WHAT THE TASK REQUIRES →
Read the records below and report each line in which "slot" occurs.

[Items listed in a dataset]
_ _ _ _ _
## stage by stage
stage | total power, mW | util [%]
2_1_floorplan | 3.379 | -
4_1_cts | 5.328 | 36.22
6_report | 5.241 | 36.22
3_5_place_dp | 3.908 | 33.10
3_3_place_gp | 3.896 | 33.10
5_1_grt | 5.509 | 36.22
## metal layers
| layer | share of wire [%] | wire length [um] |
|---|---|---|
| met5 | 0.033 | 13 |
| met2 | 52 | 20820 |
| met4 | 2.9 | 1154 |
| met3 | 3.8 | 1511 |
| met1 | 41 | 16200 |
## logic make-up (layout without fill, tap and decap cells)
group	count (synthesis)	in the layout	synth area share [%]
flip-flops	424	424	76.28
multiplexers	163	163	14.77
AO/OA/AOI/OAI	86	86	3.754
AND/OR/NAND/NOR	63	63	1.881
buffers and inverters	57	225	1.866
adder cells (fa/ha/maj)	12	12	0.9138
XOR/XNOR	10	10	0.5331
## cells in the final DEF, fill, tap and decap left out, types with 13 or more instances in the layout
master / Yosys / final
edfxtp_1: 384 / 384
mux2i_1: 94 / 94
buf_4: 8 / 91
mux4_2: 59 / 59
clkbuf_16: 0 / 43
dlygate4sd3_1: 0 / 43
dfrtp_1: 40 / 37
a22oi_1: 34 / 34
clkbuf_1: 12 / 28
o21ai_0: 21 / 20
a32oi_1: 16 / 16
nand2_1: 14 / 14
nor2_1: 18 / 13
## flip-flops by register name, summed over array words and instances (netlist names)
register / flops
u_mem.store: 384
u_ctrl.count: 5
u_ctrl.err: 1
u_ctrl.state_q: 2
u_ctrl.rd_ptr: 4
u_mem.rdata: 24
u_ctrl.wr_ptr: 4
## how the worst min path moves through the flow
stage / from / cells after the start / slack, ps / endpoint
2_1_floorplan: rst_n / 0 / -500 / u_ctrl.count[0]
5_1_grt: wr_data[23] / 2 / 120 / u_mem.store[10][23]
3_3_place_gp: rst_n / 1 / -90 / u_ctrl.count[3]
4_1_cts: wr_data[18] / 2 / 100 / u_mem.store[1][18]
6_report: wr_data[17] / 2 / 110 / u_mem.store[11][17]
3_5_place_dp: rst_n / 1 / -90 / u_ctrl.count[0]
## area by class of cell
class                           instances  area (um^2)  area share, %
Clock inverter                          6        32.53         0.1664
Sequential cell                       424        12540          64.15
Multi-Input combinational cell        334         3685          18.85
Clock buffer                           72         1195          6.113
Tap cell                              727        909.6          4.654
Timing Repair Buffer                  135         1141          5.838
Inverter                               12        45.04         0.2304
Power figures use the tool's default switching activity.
--- src/rtl/qbio_pkg.sv ---
package qbio_pkg;

   typedef struct packed {
      logic level;
      logic floating;
   } pad_res_t;

   // Strong pull-down wins, then an external driver, then any pull-up.
   function automatic pad_res_t resolve_pad(input logic pull_down,
                                            input logic drv_en,
                                            input logic drv_lvl,
                                            input logic pull_up);
      pad_res_t r;
      if (pull_down) begin
         r.level    = 1'b0;
         r.floating = 1'b0;
      end else if (drv_en) begin
         r.level    = drv_lvl;
         r.floating = 1'b0;
      end else begin
         r.level    = pull_up;
         r.floating = ~pull_up;
      end
      return r;
   endfunction

endpackage

--- src/rtl/qbio_latch.sv ---
module qbio_latch #(
   parameter int WIDTH = 8
) (
   input  logic             clk,
   input  logic             rst,
   input  logic             wr_en,
   input  logic [WIDTH-1:0] wr_data,
   output logic [WIDTH-1:0] latch_q
);

   if (WIDTH < 1) begin : g_bad_width
      $error("qbio_latch: WIDTH must be at least 1");
   end

   always_ff @(posedge clk) begin
      if (rst)        latch_q <= '1;
      else if (wr_en) latch_q <= wr_data;
   end

   AST_RESET_RELEASES: assert property (@(posedge clk)
      rst |=> (latch_q == {WIDTH{1'b1}}));

   AST_WRITE_STORES: assert property (@(posedge clk) disable iff (rst)
      wr_en |=> (latch_q == $past(wr_data)));

   AST_LATCH_HOLDS: assert property (@(posedge clk) disable iff (rst)
      !wr_en |=> $stable(latch_q));

endmodule

--- src/rtl/qbio_pad.sv ---
module qbio_pad
   import qbio_pkg::*;
#(
   parameter int WIDTH      = 8,
   parameter bit HAS_PULLUP = 1'b1
) (
   input  logic             clk,
   input  logic             rst,
   input  logic [WIDTH-1:0] latch_q,
   input  logic [WIDTH-1:0] ext_oe,
   input  logic [WIDTH-1:0] ext_lvl,
   input  logic [WIDTH-1:0] ext_pu,
   output logic [WIDTH-1:0] pd_on,
   output logic [WIDTH-1:0] level,
   output logic [WIDTH-1:0] floating
);

   logic [WIDTH-1:0] weak_hi;

   if (HAS_PULLUP) begin : g_pullup
      assign weak_hi = '1;
   end else begin : g_no_pullup
      assign weak_hi = '0;
   end

   for (genvar i = 0; i < WIDTH; i++) begin : g_pin
      pad_res_t res;
      assign pd_on[i]    = ~latch_q[i];
      assign res         = resolve_pad(pd_on[i], ext_oe[i], ext_lvl[i],
                                       weak_hi[i] | ext_pu[i]);
      assign level[i]    = res.level;
      assign floating[i] = res.floating;

      AST_PD_FORCES_LOW: assert property (@(posedge clk) disable iff (rst)
         !latch_q[i] |-> !level[i]);

      AST_DRIVE_PASSES: assert property (@(posedge clk) disable iff (rst)
         (latch_q[i] && ext_oe[i]) |-> (level[i] == ext_lvl[i]));

      AST_FLOAT_IS_LOW: assert property (@(posedge clk) disable iff (rst)
         floating[i] |-> (!level[i] && latch_q[i] && !ext_pu[i]));
   end

endmodule
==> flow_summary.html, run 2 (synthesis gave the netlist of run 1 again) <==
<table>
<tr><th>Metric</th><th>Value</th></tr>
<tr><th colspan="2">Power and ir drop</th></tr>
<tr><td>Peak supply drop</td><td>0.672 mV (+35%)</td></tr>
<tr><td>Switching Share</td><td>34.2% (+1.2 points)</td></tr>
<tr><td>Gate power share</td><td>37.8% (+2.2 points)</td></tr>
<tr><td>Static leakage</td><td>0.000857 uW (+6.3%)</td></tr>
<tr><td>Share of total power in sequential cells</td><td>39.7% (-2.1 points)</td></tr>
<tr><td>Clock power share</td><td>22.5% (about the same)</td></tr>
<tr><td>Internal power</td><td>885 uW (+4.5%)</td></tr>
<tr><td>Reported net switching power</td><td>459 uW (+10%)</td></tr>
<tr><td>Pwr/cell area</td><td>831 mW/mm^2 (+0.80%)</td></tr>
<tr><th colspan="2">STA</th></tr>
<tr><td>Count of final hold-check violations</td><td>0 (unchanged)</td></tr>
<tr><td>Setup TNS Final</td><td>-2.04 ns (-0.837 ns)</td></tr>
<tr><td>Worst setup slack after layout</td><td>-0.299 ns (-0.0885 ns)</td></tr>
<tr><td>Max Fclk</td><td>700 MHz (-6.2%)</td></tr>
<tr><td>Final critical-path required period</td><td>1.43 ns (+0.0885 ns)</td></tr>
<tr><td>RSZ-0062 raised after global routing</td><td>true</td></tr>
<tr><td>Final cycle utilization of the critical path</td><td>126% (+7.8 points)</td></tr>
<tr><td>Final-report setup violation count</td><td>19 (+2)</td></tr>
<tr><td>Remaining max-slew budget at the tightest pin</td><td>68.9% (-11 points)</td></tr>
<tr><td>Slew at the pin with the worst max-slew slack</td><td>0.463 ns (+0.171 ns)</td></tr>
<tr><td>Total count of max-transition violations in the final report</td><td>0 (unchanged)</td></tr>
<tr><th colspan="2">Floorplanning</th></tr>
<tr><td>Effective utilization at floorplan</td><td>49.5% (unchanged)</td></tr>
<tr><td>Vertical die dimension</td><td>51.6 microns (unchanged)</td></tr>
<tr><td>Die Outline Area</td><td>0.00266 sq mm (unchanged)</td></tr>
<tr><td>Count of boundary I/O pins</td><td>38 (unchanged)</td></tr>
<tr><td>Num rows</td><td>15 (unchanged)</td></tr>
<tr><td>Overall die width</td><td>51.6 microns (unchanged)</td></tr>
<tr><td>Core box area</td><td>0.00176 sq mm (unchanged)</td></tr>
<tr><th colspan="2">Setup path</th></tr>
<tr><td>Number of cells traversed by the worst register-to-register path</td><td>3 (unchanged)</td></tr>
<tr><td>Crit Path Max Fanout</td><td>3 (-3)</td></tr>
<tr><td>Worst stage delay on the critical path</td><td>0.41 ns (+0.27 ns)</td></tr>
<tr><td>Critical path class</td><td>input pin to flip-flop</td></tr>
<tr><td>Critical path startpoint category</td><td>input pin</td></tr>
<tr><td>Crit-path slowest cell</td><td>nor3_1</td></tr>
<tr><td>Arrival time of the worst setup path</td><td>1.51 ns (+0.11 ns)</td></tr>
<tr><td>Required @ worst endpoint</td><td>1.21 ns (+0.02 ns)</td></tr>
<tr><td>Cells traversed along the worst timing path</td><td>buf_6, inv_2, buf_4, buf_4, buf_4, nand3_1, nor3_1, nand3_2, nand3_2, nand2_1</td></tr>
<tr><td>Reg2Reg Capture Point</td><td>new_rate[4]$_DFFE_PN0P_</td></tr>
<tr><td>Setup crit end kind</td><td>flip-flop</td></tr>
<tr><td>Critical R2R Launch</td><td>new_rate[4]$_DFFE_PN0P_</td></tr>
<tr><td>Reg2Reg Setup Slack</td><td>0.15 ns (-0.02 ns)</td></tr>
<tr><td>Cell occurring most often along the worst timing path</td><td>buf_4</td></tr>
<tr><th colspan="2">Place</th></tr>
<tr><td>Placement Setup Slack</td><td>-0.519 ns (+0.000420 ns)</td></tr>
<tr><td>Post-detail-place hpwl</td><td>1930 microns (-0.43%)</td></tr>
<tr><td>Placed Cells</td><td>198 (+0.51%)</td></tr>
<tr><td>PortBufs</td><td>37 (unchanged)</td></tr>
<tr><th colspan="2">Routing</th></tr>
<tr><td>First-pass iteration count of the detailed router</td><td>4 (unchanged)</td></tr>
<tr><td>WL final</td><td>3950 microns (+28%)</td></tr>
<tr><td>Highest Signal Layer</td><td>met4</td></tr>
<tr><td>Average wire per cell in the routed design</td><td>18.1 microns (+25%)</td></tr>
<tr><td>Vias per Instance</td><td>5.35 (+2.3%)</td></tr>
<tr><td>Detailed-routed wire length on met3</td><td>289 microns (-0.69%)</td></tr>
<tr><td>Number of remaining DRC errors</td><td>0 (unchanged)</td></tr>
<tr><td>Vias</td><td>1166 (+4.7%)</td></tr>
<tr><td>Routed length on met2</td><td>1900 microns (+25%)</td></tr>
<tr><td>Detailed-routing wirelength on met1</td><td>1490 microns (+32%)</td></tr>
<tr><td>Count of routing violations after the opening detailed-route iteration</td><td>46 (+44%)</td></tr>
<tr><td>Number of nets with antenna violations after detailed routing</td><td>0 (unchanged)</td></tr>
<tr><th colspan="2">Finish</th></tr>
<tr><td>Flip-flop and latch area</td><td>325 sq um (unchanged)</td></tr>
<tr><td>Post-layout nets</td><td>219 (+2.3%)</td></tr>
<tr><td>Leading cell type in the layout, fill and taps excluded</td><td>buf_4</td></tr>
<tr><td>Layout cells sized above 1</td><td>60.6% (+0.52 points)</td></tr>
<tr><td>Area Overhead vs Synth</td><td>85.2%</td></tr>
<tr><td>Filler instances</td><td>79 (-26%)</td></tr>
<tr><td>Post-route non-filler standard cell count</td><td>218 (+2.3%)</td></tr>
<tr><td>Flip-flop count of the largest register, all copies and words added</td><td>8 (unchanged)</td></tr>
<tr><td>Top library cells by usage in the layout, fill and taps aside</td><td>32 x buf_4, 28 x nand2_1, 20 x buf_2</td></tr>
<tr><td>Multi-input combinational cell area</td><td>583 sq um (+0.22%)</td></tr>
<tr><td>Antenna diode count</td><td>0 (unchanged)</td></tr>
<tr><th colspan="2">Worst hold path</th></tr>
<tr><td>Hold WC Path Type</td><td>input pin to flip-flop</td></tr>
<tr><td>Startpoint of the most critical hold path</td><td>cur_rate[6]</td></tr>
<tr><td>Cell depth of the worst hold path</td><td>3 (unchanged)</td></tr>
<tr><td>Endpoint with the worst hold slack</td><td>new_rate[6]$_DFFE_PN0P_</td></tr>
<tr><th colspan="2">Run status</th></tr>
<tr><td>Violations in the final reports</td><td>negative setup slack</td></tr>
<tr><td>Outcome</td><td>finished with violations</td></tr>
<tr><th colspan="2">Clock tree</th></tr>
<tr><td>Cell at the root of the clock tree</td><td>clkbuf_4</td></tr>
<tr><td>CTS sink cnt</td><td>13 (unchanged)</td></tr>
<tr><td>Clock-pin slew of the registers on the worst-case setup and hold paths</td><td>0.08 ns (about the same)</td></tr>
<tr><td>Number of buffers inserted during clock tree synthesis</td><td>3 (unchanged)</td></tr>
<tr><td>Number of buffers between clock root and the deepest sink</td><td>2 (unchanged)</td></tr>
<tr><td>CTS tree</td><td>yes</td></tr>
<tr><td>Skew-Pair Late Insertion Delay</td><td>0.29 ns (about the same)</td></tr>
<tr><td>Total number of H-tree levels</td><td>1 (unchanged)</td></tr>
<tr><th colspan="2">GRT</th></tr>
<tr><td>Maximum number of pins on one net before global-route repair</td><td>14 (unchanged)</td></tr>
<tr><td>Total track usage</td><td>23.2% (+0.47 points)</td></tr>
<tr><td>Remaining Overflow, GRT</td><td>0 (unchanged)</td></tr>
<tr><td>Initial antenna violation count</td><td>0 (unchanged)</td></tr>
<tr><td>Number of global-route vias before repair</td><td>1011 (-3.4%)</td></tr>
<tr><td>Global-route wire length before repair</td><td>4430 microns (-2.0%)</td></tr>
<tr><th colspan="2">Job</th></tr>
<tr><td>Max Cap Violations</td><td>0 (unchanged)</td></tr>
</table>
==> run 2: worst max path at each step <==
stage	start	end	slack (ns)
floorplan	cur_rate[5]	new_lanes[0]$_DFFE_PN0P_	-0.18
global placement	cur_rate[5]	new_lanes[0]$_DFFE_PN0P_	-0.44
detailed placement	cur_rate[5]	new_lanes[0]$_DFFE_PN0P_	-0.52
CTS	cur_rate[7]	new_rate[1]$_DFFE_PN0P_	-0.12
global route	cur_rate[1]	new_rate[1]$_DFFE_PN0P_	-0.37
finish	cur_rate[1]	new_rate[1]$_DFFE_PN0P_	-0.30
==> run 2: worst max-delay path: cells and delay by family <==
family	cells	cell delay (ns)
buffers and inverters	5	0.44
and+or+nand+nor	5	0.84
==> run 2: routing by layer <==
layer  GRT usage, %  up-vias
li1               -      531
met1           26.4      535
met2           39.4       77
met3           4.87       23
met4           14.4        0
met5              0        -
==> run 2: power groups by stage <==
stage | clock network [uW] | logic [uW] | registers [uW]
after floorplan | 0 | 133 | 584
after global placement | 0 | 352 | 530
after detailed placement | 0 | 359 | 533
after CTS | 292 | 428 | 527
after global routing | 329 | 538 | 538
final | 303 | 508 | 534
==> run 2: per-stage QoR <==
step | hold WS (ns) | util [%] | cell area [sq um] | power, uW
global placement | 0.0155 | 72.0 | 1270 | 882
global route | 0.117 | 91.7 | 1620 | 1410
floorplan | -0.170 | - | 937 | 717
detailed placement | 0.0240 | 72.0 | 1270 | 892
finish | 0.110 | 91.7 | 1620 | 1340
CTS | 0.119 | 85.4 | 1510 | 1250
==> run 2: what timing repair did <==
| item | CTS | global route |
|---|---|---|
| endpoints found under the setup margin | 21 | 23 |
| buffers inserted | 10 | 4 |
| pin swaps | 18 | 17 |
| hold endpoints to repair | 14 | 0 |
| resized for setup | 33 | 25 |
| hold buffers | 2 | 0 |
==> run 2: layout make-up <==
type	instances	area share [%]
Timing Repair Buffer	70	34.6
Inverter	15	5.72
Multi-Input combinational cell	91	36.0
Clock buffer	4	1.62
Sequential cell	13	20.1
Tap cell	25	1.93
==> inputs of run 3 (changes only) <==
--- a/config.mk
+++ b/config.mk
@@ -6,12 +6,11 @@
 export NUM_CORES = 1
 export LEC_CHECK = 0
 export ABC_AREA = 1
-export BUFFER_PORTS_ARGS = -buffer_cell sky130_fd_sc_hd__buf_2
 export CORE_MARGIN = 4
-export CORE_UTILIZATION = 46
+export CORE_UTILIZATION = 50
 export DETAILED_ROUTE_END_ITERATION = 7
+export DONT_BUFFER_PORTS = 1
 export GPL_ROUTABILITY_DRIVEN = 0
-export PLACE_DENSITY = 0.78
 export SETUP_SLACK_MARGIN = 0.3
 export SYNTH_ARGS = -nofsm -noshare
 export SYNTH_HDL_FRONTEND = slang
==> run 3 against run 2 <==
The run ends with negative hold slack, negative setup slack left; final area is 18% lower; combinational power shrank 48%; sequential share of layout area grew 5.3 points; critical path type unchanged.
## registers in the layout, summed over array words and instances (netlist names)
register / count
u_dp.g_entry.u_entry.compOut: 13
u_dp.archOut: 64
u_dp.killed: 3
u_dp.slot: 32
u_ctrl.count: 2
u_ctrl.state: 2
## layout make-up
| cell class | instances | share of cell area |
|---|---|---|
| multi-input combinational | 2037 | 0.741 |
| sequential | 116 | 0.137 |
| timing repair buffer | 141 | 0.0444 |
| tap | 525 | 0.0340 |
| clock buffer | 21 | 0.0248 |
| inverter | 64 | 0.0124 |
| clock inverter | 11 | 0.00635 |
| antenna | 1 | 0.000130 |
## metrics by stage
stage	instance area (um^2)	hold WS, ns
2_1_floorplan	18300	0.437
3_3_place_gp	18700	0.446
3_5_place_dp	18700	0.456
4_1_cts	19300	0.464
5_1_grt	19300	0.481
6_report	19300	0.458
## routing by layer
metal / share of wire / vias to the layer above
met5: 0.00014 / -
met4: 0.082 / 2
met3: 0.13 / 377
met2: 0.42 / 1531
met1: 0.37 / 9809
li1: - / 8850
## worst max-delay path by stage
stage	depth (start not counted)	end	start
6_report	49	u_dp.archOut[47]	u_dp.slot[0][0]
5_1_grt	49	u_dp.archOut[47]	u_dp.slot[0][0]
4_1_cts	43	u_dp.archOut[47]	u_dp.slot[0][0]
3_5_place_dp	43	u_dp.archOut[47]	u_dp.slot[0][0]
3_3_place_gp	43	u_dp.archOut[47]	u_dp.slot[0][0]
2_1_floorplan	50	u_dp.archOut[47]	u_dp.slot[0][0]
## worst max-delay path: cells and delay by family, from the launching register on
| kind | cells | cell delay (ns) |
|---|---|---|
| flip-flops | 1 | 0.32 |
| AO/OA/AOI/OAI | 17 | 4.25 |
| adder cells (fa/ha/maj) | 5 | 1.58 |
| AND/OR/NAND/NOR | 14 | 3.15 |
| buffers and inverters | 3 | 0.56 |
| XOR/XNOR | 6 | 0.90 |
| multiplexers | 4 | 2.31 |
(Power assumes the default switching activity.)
**src/rtl/hs_strobe_pkg.sv**
```systemverilog
package hs_strobe_pkg;

    // Strobe sequencing state: access seen, strobe line pulled low
    typedef struct packed {
        logic arm;
        logic low;
    } strb_st_t;

    // Bit positions inside ctl_mode
    localparam int unsigned MODE_OUT_BIT = 2;
    localparam int unsigned MODE_LVL_BIT = 1;
    localparam int unsigned MODE_SEL_BIT = 0;
    localparam int unsigned MODE_W       = 3;

endpackage

```
**src/rtl/hs_evt_map.sv**
```systemverilog
module hs_evt_map #(
    parameter bit SIDE_B = 1'b0
) (
    input  logic e_mode,
    input  logic sel,
    input  logic e_rise,
    input  logic e_fall,
    input  logic rd_dat,
    input  logic wr_dat,
    input  logic c1_act,
    input  logic flag_clr,
    input  logic desel_q,
    output logic acc_ev,
    output logic trig_ev,
    output logic rst_ev
);

    generate
        if (SIDE_B) begin : g_write_side
            // write strobe: armed by writes, fires on enable rise
            assign acc_ev  = wr_dat;
            assign trig_ev = e_rise;
            assign rst_ev  = e_mode ? (e_rise & desel_q) : (c1_act & flag_clr);
            logic unused_b;
            assign unused_b = rd_dat ^ e_fall ^ sel;
        end else begin : g_read_side
            // read strobe: armed by reads, fires on enable fall
            assign acc_ev  = rd_dat;
            assign trig_ev = e_fall;
            assign rst_ev  = e_mode ? (e_fall & ~sel) : c1_act;
            logic unused_a;
            assign unused_a = wr_dat ^ e_rise ^ flag_clr ^ desel_q;
        end
    endgenerate

endmodule

```
**src/rtl/hs_desel_track.sv**
```systemverilog
module hs_desel_track (
    input  logic clk,
    input  logic rst_n,
    input  logic clr,
    input  logic low_q,
    input  logic rst_ev,
    input  logic e_fall,
    input  logic sel,
    output logic desel_q
);

    logic desel_d;

    // Remember a completed deselected enable pulse while the strobe is low
    always_comb begin
        desel_d = 1'b0;
        if (!clr && low_q && !rst_ev) begin
            desel_d = desel_q | (e_fall & ~sel);
        end
    end

    always_ff @(posedge clk) begin
        if (!rst_n) desel_q <= 1'b0;
        else        desel_q <= desel_d;
    end

endmodule

```
**src/rtl/hs_strobe_gen.sv**
```systemverilog
module hs_strobe_gen
    import hs_strobe_pkg::*;
#(
    parameter bit SIDE_B = 1'b0
) (
    input  logic              clk,
    input  logic              rst_n,
    input  logic [MODE_W-1:0] ctl_mode,
    input  logic              sel,
    input  logic              e_rise,
    input  logic              e_fall,
    input  logic              rd_dat,
    input  logic              wr_dat,
    input  logic              c1_act,
    input  logic              flag_clr,
    output logic              c2_oe,
    output logic              c2_out
);

    strb_st_t st_d, st_q;
    logic     strobe_mode, e_mode;
    logic     acc_ev, trig_ev, rst_ev, desel_q;

    assign strobe_mode = ctl_mode[MODE_OUT_BIT] & ~ctl_mode[MODE_LVL_BIT];
    assign e_mode      = ctl_mode[MODE_SEL_BIT];

    hs_evt_map #(.SIDE_B(SIDE_B)) u_map (
        .e_mode  (e_mode),
        .sel     (sel),
        .e_rise  (e_rise),
        .e_fall  (e_fall),
        .rd_dat  (rd_dat),
        .wr_dat  (wr_dat),
        .c1_act  (c1_act),
        .flag_clr(flag_clr),
        .desel_q (desel_q),
        .acc_ev  (acc_ev),
        .trig_ev (trig_ev),
        .rst_ev  (rst_ev)
    );

    generate
        if (SIDE_B) begin : g_track
            hs_desel_track u_track (
                .clk    (clk),
                .rst_n  (rst_n),
                .clr    (~strobe_mode | ~e_mode),
                .low_q  (st_q.low),
                .rst_ev (rst_ev),
                .e_fall (e_fall),
                .sel    (sel),
                .desel_q(desel_q)
            );
        end else begin : g_no_track
            assign desel_q = 1'b0;
        end
    endgenerate

    always_comb begin
        st_d = st_q;
        if (!strobe_mode) begin
            st_d = '0;
        end else begin
            st_d.arm = (st_q.arm & ~trig_ev) | acc_ev;
            if (st_q.low && rst_ev)   st_d.low = 1'b0;
            if (st_q.arm && trig_ev)  st_d.low = 1'b1;
        end
    end

    always_ff @(posedge clk) begin
        if (!rst_n) st_q <= '0;
        else        st_q <= st_d;
    end

    assign c2_oe  = ctl_mode[MODE_OUT_BIT];
    assign c2_out = ~ctl_mode[MODE_OUT_BIT] |
                    (ctl_mode[MODE_LVL_BIT] ? ctl_mode[MODE_SEL_BIT] : ~st_q.low);

    // A strobe start needs the side's trigger edge in the prior cycle
    AST_FALL_HAS_TRIGGER: assert property (@(posedge clk) disable iff (!rst_n)
        (strobe_mode && $past(strobe_mode) && $fell(c2_out)) |-> $past(trig_ev));

    // Peripheral restore only on a qualified first-line edge
    AST_C1_RESTORE: assert property (@(posedge clk) disable iff (!rst_n)
        (strobe_mode && $past(strobe_mode) && !e_mode && $past(!e_mode) && $rose(c2_out))
        |-> $past(c1_act));

    // Timed restore only on the enable edge of the side
    AST_TIMED_RESTORE: assert property (@(posedge clk) disable iff (!rst_n)
        (strobe_mode && $past(strobe_mode) && e_mode && $past(e_mode) && $rose(c2_out))
        |-> $past(SIDE_B ? e_rise : (e_fall & ~sel)));

    // Low strobe holds without a restore event
    AST_LOW_HOLDS: assert property (@(posedge clk) disable iff (!rst_n)
        (strobe_mode && $past(strobe_mode) && $past(!c2_out) && $past(!rst_ev))
        |-> !c2_out);

    // Output enable drops low-level drive: idle high when not an output
    AST_IDLE_HIGH: assert property (@(posedge clk) disable iff (!rst_n)
        !c2_oe |-> c2_out);

endmodule

```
_ _ _ _ _
COMPLETED TASK →
u_dp.slot: 32
6_report	49	u_dp.archOut[47]	u_dp.slot[0][0]
5_1_grt	49	u_dp.archOut[47]	u_dp.slot[0][0]
4_1_cts	43	u_dp.archOut[47]	u_dp.slot[0][0]
3_5_place_dp	43	u_dp.archOut[47]	u_dp.slot[0][0]
3_3_place_gp	43	u_dp.archOut[47]	u_dp.slot[0][0]
2_1_floorplan	50	u_dp.archOut[47]	u_dp.slot[0][0]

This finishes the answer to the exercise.